我们简单测试下该方法,继续实战内容,我们取数据集中前5条数据拿来计算,代码如下:
# 测试euclidean距离
from sklearn.metrics.pairwise import euclidean_distances
test = X[:5,:]
euclidean_distances(test,clf.centroids_)
Out[116]:
test:
array([[ 5.1 3.5 1.4 0.2]
[ 4.9 3. 1.4 0.2]
[ 4.7 3.2 1.3 0.2]
[ 4.6 3.1 1.5 0.2]
[ 5. 3.6 1.4 0.2]])
clf.centroids_:
array([[ 5.006 3.418 1.464 0.244]
[ 5.936 2.77 4.26 1.326]
[ 6.588 2.974 5.552 2.026]])
distances:
array([[ 0.14694217, 3.26791554, 4.80252017],
[ 0.43816892, 3.25171831, 4.83977272],
[ 0.41230086, 3.42667069, 5.00293914],
[ 0.51883716, 3.28318017, 4.87042093],
[ 0.19796969, 3.31850448, 4.84633882]])是不是很给力,刚好计算得出了五个点分别对应三个标签各自的距离。
还记得刚开始的score = clf.score(X,y)方法么,我们发现它并没有出现在NearestCentroid中,但别忘了,它还继承了两个父类BaseEstimator和ClassifierMixin,BaseEstimator我们暂时用不到不去分析,重点来看看ClassifierMixin,它位于sklearn包下的base.py文件中,类结构如下:
原来score()方法藏在了父类ClassifierMixin中啊,可为什么要这么做呢?来看看代码:
class ClassifierMixin(object):
"""Mixin class for all classifiers in scikit-learn."""
_estimator_type = "classifier"
def score(self, X, y, sample_weight=None):
"""Returns the mean accuracy on the given test data and labels.

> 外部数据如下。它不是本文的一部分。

[config.mk]
export PLATFORM = sky130hd
export DESIGN_NAME = divider
export DESIGN_NICKNAME = divider
export VERILOG_FILES = /design/flow/design.v
export SDC_FILE = /design/flow/constraint.sdc
export NUM_CORES = 4
export LEC_CHECK = 1
export CORE_AREA = 10 10 70 70
export DIE_AREA = 0 0 80 80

In multi-label classification, this is the subset accuracy
which is a harsh metric since you require for each sample that
each label set be correctly predicted.
Parameters
----------
X : array-like, shape = (n_samples, n_features)
Test samples.
y : array-like, shape = (n_samples) or (n_samples, n_outputs)
True labels for X.
sample_weight : array-like, shape = [n_samples], optional
Sample weights.
Returns
-------
score : float
Mean accuracy of self.predict(X) wrt. y.
"""
from .metrics import accuracy_score
return accuracy_score(y, self.predict(X), sample_weight=sample_weight)非常的简短,一样的道理,分数的计算完全交给了metrics包来完成,自己不做任何操作。这里有意思的是self.predict(X),它自己调用了预测方法,这是典型的多态和模版方法的综合使用,在多数分类预测的子类中,fit()和predict()方法因具体的算法而改变,但对于评分这个方法来说,每个子类的执行框架是一样的,所以完全可以把它抽象到父类去完成,让父类构建一个模版框架,由子类来实现各种特定算法。

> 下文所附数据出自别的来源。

===== flow/config.mk =====
export PLATFORM = sky130hd
export DESIGN_NAME = register64
export DESIGN_NICKNAME = register64
export VERILOG_FILES = /design/flow/design.v
export SDC_FILE = /design/flow/constraint.sdc
export NUM_CORES = 4
export LEC_CHECK = 1
export CORE_UTILIZATION = 50

===== flow/constraint.sdc =====
current_design register64

set clk_period 1.1
set clk_io_pct 0.2

create_clock -name clk0 -period $clk_period [get_ports {clock}]

set non_clock_inputs [all_inputs -no_clocks]
set_input_delay [expr $clk_period * $clk_io_pct] -clock clk0 $non_clock_inputs
set_output_delay [expr $clk_period * $clk_io_pct] -clock clk0 [all_outputs]

===== flow/design.v =====
module register64 #(parameter DATA_WIDTH_IN = 64, DATA_WIDTH_OUT = 64, INIT = 64'h0)(
	input clear, clock, enable,
	input [DATA_WIDTH_IN-1:0]BusMuxOut,
	output wire [DATA_WIDTH_OUT-1:0]BusMuxIn
);
reg [DATA_WIDTH_IN-1:0]q;
initial q = INIT;
always @ (posedge clock)
		begin
			if (clear) begin
				q <= {DATA_WIDTH_IN{1'b0}};
			end
			else if (enable) begin
				q <= BusMuxOut;
			end
		end
	assign BusMuxIn = q[DATA_WIDTH_OUT-1:0];
endmodule

===== flow/run.sh =====
#!/bin/bash
# OpenROAD 26Q1-2900-gdf79404cd8, Yosys 0.63+post, stock flow scripts
make -C /OpenROAD-flow-scripts/flow DESIGN_CONFIG=/design/flow/config.mk WORK_HOME=/design/flow/orfs finish

==> impl_metrics.yaml <==
# yosys + openroad results
finish:
  area_delta_synth_final_pct: 68.4
  largest_register_ffs: 64
  reg.largest.list: "q x64"
  regMostFlops: "q"
  drive_gt1_share_pct: 27.7
  postLayoutCoreUtil_pct: 88.0
detailed_routing:
  num_vias: 1981
  met2WireLength_mm: 2.92
  route.met3.wl_um: 505
  drt_wl_total_mm: 6.52
  antenna-diode-count: 0
  vias_per_cell: 4.96
  top_layer_used: "met4"
  dr.pass1.iters: 5
  post_drt_wl_per_cell_um: 16.3
  drtIter0Drc: 94
  drc_errors: 0
  antenna_left: 0
  met1Wirelength_mm: 2.99
setup_path:
  r2r-end: "q[16]$_SDFFE_PP0P_"
  startpoint: "q[15]$_SDFFE_PP0P_"
  required_ps: 880
  crit_fanout: 2
  critPathKind: "register to output pin"
  cp.arrival_ps: 840
  endpoint_kind: "output pin"
  path_depth: 1
  r2r_cells: 3
  max_stage_delay_ps: 330
  critPathBufInv: 1
  worstSetupEndpoint: "BusMuxIn[15]"
  cp_top_family: "flip-flops"
  rr_startpoint: "q[16]$_SDFFE_PP0P_"
  rrSetupSlack_ps: 280
  slowest_stage: "dfxtp_2"
  crit_chain: "clkdlybuf4s15_1"
  startpoint_type: "register"
die:
  rows: 24
  die_area_mm2: 0.00486
  die-height_um: 69.7
  ios: 131
  core_area_mm2: 0.00438
  die_w_um: 69.7
  initCoreUtil_pct: 52.3
final_timing:
  drv_slew: 0
  final.setup.tns_ps: 0
  finalHoldViolCount: 0
  fmax_mhz: 941
  setup_viol: 0
  max-slew-margin-rel_pct: 81.8
  tightest_slew_ps: 274
  fin_skew_ps: 0
  rsz0062_at_grt: "false"
  timing.hold.ws_ps: 321
  post-route-period-util_pct: 96.6
  period_needed_ps: 1060
clock_network:
  cts_tree: "built"
  numCtsBuffers: 9
  postCtsHoldBufs: 0
  clock-root-buffer: "clkbuf_8"
  clk_latency_ps: 320
  h-tree-depth: 3
  cts.sinks: 64
  clk_path_buf_depth: 2
  cts.clk_slew.worst_paths_ps: 60
flow_run:
  warnings: 26
  maxCapViolCount: 0
power_and_ir_drop:
  irDropWorstVdd_uv: 854
  total_power_mw: 5.12
  powerDensity_mw_per_mm2: 1330
  p_leak_nw: 1.76
place:
  gp_congestion: 0.738
  portBuffers: 130
  hpwl_mm: 3.74
synth:
  syn_inst: 206
  yosysCellCount: 206
  yosys.stat.chipArea_mm2: 0.00229
  syn_area_per_cell_um2: 11.1
  ys_seq_share_pct: 55.9
  syn_area_mm2: 0.00229
  yosys_warnings: 1
  ys_types: 7
  ys.flops: 64
global_route:
  gr-total-overflow: 0
  grt_usage_pct: 26.6
  grt_first_pass_wirelength_mm: 9.88
  grt_pass1_vias: 1983
  grt_max_degree: 65
  grt_antenna_before_repair: 0
run_status:
  outcome: "complete, no violations"
min_path:
  worstHoldPathType: "primary input to register"
[cell type report]
class | count | area (µm²)
Fill cell | 189 | 526
Clock buffer | 14 | 173
Multi-Input combinational cell | 128 | 881
Timing Repair Buffer | 141 | 1380
Sequential cell | 64 | 1360
Tap cell | 52 | 65.1
[metrics by stage]
step	std cells	instance area (µm²)	worst slack [ps]
2_1_floorplan	206	2290	226
3_3_place_gp	381	3610	82.6
3_5_place_dp	381	3610	18.2
4_1_cts	399	3860	0.561
5_1_grt	399	3860	4.03
6_report	399	3860	37.4
[report_power, final]
part,internal (mW),switching [mW]
logic,0.521,0.256
registers,2.48,0.0723
clock network,0.981,0.801
total,3.99,1.13
[layer usage]
layer | track usage, % | up-vias
li1 | - | 952
met1 | 39.0 | 932
met2 | 40.2 | 86
met3 | 8.41 | 11
met4 | 6.22 | 0
met5 | 0 | -
[placed cells by master (no fill, tap or decap), drive strengths merged]
cell type / synthesis / routed
nor2: 64 / 64
clkdlybuf4s15: 0 / 57
clkbuf: 1 / 17
clkdlybuf4s50: 0 / 64
dfxtp: 64 / 64
buf: 13 / 17
mux2i: 64 / 64
[cells by family after synthesis]
logic type             Yosys count  synth area share, %
AND/OR/NAND/NOR                 64                 10.5
flip-flops                      64                 55.9
buffers and inverters           14                 5.63
multiplexers                    64                 28.0
[synth_stat cells]
master / instances / area (µm²)
dfxtp_1: 64 / 1280
mux2i_1: 64 / 641
buf_6: 1 / 11.3
clkbuf_2: 1 / 5.00
buf_8: 6 / 90.1
nor2_1: 64 / 240
buf_1: 6 / 22.5
[repair_timing]
action | 4_1_cts | 5_1_grt
gates resized | 181 | 22
setup endpoints to repair | 64 | 22
buffers inserted | 4 | 0
[how the worst min path moves through the flow]
stage                  start                  to  slack [ps]  cells after the start
final                 enable  q[42]$_SDFFE_PP0P_         320                      3
after global routing  enable  q[42]$_SDFFE_PP0P_         320                      3
after CTS             enable  q[42]$_SDFFE_PP0P_         290                      3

accuracy_score()方法又回到了mertics包,它在classification.py中,代码如下:
def accuracy_score(y_true, y_pred, normalize=True, sample_weight=None):
y_type, y_true, y_pred = _check_targets(y_true, y_pred)
if y_type.startswith('multilabel'):
differing_labels = count_nonzero(y_true - y_pred, axis=1)
score = differing_labels == 0
else:
score = y_true == y_pred
return _weighted_sum(score, sample_weight, normalize)遗留一个问题,权值sample_weight将派什么用场,后续再去讨论。继续看_weighted_sum()方法。
def _weighted_sum(sample_score, sample_weight, normalize=False):
if normalize:
return np.average(sample_score, weights=sample_weight)
elif sample_weight is not None:
return np.dot(sample_score, sample_weight)
else:
return sample_score.sum()对所有预测正确的值,即y_true == y_pred求和,即为我们的结果了。
到此,关于nearest_centroid的源码已经分析完毕了,它没有太多东西,但多多少少让我扒开了掩盖在sklearn上的一层迷雾,对整个框架也有了一些基础的认识。